#### Source information

━━━━━━━━

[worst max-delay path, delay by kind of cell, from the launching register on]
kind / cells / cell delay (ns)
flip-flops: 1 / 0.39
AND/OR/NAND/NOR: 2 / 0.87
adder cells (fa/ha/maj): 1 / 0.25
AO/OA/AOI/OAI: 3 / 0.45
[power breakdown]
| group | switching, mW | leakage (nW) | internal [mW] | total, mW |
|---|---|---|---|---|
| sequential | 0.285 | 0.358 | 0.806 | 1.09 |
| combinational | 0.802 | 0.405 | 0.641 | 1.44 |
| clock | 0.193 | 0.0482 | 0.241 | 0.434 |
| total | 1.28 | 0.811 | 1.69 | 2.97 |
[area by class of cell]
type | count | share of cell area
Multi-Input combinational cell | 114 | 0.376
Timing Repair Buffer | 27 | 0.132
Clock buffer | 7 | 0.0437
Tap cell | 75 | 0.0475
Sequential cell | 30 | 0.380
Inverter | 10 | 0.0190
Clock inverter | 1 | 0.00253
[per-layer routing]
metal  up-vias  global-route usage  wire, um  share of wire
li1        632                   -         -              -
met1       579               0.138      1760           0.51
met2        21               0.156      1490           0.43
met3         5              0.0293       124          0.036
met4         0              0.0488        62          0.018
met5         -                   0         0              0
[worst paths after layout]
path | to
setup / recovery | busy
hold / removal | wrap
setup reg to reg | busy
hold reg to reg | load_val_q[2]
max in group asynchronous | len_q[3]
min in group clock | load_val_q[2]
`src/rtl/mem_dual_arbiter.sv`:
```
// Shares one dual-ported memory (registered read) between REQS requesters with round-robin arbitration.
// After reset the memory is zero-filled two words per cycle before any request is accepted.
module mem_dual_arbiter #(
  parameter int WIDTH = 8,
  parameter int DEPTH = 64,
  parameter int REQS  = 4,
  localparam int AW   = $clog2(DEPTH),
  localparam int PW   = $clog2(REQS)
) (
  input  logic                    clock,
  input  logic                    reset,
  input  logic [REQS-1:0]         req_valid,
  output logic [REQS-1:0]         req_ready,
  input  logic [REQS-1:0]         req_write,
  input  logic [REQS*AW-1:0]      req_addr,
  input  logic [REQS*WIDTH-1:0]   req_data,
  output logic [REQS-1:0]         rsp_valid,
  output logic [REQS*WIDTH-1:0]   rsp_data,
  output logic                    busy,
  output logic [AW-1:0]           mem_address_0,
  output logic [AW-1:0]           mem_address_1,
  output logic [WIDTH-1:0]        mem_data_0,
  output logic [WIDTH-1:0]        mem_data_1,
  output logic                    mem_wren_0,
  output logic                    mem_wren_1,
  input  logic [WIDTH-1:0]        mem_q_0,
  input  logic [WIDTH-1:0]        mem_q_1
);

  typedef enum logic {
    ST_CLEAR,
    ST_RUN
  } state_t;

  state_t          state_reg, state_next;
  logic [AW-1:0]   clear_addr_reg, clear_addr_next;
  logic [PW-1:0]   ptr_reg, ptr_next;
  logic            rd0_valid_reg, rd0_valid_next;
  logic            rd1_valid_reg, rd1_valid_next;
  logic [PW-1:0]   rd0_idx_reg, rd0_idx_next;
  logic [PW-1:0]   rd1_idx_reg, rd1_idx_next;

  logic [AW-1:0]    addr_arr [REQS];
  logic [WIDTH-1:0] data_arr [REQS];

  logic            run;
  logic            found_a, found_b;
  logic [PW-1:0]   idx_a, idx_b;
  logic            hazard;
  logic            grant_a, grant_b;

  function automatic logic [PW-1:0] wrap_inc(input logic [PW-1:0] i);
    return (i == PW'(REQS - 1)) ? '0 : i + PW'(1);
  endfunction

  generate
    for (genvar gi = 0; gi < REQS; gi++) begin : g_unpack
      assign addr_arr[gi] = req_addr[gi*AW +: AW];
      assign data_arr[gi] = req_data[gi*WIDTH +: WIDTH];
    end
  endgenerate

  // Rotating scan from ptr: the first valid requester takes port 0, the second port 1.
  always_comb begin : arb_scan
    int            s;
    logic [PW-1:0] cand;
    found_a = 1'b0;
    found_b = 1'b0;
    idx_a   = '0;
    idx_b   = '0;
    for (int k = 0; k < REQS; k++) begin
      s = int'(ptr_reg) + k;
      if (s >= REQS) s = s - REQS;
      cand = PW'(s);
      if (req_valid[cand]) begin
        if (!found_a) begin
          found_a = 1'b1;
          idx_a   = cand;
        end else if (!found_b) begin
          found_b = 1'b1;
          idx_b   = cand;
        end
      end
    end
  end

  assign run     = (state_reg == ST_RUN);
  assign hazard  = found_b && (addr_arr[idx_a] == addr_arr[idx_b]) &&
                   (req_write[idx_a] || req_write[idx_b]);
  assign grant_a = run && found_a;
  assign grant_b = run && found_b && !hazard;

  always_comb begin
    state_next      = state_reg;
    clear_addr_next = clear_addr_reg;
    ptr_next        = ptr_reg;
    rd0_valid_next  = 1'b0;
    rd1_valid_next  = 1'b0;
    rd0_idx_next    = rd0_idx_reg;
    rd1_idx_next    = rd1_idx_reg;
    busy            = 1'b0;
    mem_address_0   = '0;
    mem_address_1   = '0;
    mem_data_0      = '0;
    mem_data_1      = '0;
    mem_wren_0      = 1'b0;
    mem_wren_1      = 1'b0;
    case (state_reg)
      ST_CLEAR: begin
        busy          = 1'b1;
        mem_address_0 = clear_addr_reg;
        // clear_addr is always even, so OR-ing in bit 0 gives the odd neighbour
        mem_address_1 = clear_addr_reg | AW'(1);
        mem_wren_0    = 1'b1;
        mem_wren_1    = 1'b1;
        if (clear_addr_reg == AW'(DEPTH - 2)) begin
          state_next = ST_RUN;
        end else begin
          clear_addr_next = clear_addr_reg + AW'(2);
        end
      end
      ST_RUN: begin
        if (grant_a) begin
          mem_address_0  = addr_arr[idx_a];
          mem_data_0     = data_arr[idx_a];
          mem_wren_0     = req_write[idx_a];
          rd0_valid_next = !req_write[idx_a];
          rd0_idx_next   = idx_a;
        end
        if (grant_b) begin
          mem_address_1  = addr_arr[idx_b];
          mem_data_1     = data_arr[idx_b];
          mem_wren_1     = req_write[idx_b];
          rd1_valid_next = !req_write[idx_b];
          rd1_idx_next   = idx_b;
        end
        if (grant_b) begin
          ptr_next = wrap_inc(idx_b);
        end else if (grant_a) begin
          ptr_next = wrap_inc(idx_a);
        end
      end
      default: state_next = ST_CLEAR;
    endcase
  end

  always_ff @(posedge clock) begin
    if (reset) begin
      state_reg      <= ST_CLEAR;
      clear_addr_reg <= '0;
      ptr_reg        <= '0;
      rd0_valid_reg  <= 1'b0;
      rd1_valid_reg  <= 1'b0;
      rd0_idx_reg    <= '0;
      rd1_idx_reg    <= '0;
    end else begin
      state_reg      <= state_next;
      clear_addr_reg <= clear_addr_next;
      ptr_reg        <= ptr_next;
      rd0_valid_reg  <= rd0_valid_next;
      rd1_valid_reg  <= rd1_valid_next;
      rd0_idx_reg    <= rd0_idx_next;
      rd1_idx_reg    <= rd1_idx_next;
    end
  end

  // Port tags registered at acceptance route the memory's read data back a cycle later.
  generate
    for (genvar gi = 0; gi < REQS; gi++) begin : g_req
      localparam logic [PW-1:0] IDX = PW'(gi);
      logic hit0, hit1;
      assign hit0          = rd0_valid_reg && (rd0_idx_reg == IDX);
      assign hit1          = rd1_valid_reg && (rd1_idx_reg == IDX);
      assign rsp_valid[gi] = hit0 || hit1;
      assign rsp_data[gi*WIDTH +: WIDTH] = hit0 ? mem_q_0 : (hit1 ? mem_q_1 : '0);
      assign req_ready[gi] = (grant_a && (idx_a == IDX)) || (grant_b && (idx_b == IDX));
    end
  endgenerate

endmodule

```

━━━━━━━━

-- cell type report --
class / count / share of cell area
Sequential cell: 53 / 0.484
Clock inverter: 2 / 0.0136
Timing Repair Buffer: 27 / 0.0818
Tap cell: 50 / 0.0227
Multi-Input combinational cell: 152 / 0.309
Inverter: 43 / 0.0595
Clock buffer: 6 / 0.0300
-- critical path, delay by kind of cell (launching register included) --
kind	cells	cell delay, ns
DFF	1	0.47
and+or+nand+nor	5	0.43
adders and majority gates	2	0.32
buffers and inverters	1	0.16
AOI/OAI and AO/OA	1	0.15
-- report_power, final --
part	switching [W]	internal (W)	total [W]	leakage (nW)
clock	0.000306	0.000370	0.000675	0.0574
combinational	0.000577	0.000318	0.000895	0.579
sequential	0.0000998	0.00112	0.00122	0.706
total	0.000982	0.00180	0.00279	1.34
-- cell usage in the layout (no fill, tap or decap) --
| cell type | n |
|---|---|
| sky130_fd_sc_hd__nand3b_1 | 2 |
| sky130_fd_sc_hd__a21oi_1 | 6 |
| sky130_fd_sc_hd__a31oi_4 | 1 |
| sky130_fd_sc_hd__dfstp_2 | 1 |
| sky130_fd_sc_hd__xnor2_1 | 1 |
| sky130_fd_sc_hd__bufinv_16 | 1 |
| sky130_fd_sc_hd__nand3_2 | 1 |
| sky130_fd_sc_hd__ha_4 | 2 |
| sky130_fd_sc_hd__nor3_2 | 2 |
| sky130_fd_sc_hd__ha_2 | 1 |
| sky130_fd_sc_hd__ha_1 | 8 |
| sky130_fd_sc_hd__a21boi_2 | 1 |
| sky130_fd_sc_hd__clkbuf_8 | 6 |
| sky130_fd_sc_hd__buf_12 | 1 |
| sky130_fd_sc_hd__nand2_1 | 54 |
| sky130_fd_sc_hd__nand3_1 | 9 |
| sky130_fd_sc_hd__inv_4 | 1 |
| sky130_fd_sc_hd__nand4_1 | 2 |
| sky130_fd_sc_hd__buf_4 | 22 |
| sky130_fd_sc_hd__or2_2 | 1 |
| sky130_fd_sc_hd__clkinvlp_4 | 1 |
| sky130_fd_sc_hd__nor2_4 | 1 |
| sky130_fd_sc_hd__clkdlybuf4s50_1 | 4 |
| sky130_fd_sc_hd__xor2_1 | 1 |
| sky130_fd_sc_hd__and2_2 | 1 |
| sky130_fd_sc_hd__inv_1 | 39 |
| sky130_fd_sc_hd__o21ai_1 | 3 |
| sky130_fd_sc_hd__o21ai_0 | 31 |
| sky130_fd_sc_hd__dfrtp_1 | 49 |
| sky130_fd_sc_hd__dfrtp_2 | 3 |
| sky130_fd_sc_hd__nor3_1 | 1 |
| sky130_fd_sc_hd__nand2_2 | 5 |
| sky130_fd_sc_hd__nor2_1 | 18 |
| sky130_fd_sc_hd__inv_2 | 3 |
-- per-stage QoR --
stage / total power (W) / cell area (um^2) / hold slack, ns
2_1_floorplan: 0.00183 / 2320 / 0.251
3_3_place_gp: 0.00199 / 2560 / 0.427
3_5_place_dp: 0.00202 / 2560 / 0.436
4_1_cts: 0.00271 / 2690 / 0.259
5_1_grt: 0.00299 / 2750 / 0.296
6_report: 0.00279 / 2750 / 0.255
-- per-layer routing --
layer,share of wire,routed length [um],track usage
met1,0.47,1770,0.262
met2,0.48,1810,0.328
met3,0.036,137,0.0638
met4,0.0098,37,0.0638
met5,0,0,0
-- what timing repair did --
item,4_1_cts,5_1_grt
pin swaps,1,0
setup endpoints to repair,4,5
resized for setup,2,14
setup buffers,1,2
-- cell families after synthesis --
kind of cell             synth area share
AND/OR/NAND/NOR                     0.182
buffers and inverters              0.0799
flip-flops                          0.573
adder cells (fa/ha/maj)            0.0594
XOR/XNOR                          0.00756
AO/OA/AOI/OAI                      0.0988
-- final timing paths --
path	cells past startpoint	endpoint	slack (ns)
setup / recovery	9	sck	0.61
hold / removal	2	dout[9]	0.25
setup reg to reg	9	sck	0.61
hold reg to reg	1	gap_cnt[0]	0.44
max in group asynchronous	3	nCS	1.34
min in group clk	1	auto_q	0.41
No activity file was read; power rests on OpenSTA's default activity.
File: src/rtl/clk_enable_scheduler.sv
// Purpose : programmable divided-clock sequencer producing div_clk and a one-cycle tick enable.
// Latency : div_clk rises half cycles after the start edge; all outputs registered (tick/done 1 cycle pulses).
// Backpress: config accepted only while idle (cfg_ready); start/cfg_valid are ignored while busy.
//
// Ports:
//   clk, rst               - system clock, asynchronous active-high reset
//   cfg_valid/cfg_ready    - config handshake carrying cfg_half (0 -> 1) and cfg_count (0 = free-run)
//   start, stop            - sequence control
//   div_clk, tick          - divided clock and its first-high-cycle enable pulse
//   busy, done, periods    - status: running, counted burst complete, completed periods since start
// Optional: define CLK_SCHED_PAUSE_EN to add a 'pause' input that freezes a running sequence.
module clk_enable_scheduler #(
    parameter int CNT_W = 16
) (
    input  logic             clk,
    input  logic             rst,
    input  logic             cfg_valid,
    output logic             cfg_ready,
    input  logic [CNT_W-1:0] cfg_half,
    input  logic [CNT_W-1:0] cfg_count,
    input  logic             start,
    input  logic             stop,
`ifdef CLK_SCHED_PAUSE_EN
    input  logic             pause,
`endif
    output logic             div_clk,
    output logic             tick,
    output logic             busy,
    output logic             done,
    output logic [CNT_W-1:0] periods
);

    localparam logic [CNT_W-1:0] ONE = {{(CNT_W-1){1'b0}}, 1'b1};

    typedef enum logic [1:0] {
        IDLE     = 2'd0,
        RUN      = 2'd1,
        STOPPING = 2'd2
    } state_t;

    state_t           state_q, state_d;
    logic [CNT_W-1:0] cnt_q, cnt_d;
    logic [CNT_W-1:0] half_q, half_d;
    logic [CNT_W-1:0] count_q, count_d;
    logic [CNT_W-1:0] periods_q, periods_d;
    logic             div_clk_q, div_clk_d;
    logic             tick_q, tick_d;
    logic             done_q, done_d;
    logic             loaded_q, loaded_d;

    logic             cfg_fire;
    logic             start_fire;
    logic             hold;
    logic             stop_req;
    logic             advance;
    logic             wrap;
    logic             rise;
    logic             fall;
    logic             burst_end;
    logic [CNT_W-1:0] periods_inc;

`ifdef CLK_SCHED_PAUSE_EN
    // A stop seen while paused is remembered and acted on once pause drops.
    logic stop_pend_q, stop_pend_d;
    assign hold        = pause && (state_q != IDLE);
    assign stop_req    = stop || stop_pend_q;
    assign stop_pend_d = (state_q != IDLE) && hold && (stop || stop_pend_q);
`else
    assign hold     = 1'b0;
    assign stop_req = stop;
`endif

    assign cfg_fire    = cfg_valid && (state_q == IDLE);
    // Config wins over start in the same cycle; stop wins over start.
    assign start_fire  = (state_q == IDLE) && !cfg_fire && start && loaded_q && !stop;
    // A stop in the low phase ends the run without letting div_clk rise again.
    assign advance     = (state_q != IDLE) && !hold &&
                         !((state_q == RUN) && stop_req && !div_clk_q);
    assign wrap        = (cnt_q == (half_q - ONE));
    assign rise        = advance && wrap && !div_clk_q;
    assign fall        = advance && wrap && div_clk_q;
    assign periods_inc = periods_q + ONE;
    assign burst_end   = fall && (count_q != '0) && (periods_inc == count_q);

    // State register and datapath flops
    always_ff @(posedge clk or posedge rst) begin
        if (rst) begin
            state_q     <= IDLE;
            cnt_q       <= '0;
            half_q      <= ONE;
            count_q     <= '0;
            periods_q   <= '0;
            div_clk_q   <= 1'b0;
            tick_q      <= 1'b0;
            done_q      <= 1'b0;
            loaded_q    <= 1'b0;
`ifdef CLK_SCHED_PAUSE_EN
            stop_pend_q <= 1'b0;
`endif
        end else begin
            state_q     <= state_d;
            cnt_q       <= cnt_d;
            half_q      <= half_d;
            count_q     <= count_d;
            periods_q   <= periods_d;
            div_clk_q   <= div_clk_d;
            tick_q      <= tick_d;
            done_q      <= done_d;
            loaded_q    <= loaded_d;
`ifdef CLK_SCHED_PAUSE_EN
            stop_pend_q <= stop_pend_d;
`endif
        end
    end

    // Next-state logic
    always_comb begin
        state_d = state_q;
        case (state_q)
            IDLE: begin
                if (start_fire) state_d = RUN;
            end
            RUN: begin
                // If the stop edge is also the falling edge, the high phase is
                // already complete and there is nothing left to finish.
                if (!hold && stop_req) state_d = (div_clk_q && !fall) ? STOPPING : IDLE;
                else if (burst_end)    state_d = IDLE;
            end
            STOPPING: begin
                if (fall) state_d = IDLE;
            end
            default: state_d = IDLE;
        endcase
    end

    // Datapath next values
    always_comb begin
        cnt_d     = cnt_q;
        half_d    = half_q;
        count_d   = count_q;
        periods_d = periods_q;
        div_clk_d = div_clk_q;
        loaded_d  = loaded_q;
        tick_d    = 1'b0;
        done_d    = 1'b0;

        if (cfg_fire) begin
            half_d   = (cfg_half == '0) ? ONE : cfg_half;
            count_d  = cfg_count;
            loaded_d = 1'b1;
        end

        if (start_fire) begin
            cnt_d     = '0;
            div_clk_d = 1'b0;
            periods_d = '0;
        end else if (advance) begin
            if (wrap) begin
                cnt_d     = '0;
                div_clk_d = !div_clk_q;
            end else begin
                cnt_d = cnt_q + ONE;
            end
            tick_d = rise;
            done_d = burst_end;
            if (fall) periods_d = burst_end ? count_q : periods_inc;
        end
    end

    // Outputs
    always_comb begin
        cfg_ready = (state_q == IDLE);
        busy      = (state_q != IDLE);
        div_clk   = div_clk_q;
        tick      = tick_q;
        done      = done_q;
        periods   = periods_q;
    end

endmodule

━━━━━━━━

#### Task objective
Every line above that contains the word "layer" should be reported.

#### Solution for this task
[per-layer routing]
-- per-layer routing --
layer,share of wire,routed length [um],track usage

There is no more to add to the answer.